Ich bin mal gespannt, was Ihr dazu sagen werdet.
Ich kann nur zu schildern versuchen, wie ich es meiner Erinnerung nach erlebt habe. Da konnte von völliger Ahnungslosigkeit keine Rede sein. So wurde z.B. hinter vorgehaltener Hand gemunkelt, dass der oder die “abgeholt” worden sei. Auch der Begriff KZ war nicht unbekannt – und das auf dem Dorf.
Es gab antisemitische Vorfälle – gegen Juden und solche, die man dafür hielt. Auf der anderen Seite
schützte der regimetreue Bürgermmeister ein jüdisches Schwesternpaar, das unbehelligt überleben konnte.
Mein Vater, Teilnehmer am 1. Weltkriegs mit langer Kriegsgefangenschaft, war als Volksschullehrer vom Frontdienst freigestellt, musste jedoch sog. als Kurier “Heimatdienst” leisten (sein Vorgesetzter war übrigens unser zeitweiliger Direktor Müller (“Piccolo”).
Mein Vater kam aus der Tradition des Jungdeutschen Ordens, der bekanntlich antisemitisch war.
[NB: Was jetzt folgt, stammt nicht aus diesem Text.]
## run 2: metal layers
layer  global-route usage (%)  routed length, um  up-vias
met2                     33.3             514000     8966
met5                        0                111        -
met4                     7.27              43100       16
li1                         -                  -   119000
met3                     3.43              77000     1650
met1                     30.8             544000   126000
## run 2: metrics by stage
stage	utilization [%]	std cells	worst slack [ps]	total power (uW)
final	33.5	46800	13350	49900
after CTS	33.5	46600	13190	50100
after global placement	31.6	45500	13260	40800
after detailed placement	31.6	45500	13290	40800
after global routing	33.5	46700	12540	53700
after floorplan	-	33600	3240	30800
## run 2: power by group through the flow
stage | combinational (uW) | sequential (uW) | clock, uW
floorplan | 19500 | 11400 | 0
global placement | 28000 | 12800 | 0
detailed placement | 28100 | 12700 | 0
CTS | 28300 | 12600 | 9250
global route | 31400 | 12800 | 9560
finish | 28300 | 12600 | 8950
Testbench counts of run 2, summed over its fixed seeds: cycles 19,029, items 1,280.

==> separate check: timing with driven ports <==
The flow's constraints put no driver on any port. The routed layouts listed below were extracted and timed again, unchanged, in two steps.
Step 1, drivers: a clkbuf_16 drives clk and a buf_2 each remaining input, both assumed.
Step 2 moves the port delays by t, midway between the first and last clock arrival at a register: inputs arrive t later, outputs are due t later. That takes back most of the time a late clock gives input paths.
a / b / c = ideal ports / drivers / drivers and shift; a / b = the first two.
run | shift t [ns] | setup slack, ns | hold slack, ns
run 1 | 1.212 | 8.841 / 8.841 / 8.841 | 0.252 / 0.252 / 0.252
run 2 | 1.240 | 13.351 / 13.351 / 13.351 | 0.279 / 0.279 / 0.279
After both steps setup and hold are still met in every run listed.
Im Zuge der Entnazifizierung wurde er – etwas unscharf – als “Mitläufer ” eingestuft, das Umerziehungslager blieb ihm erspart. Er durfte allerdings einige Jahre nicht unterrichten und musste jobben. Ein überzeugter Nazi war er nicht, er äußerte sich innerhalb der Familie mehrfach skeptisch: an der Sache sei etwas faul und gehe sicher schief. Zeitweilig war er abkommandiert zum “Schanzen”, d.h. zu Arbeiten am Westwall in Holland. Wie er das alles unter einen Hut gekriegt hat, ist mir ein Rätsel. Er stammte aus einer Bauernfamilie mit einem überstrengen Vater. Er hat viel über die Vergangenheit erzählt, er war ein offener Mensch. Ich habe ihn leider zu wenig befragt.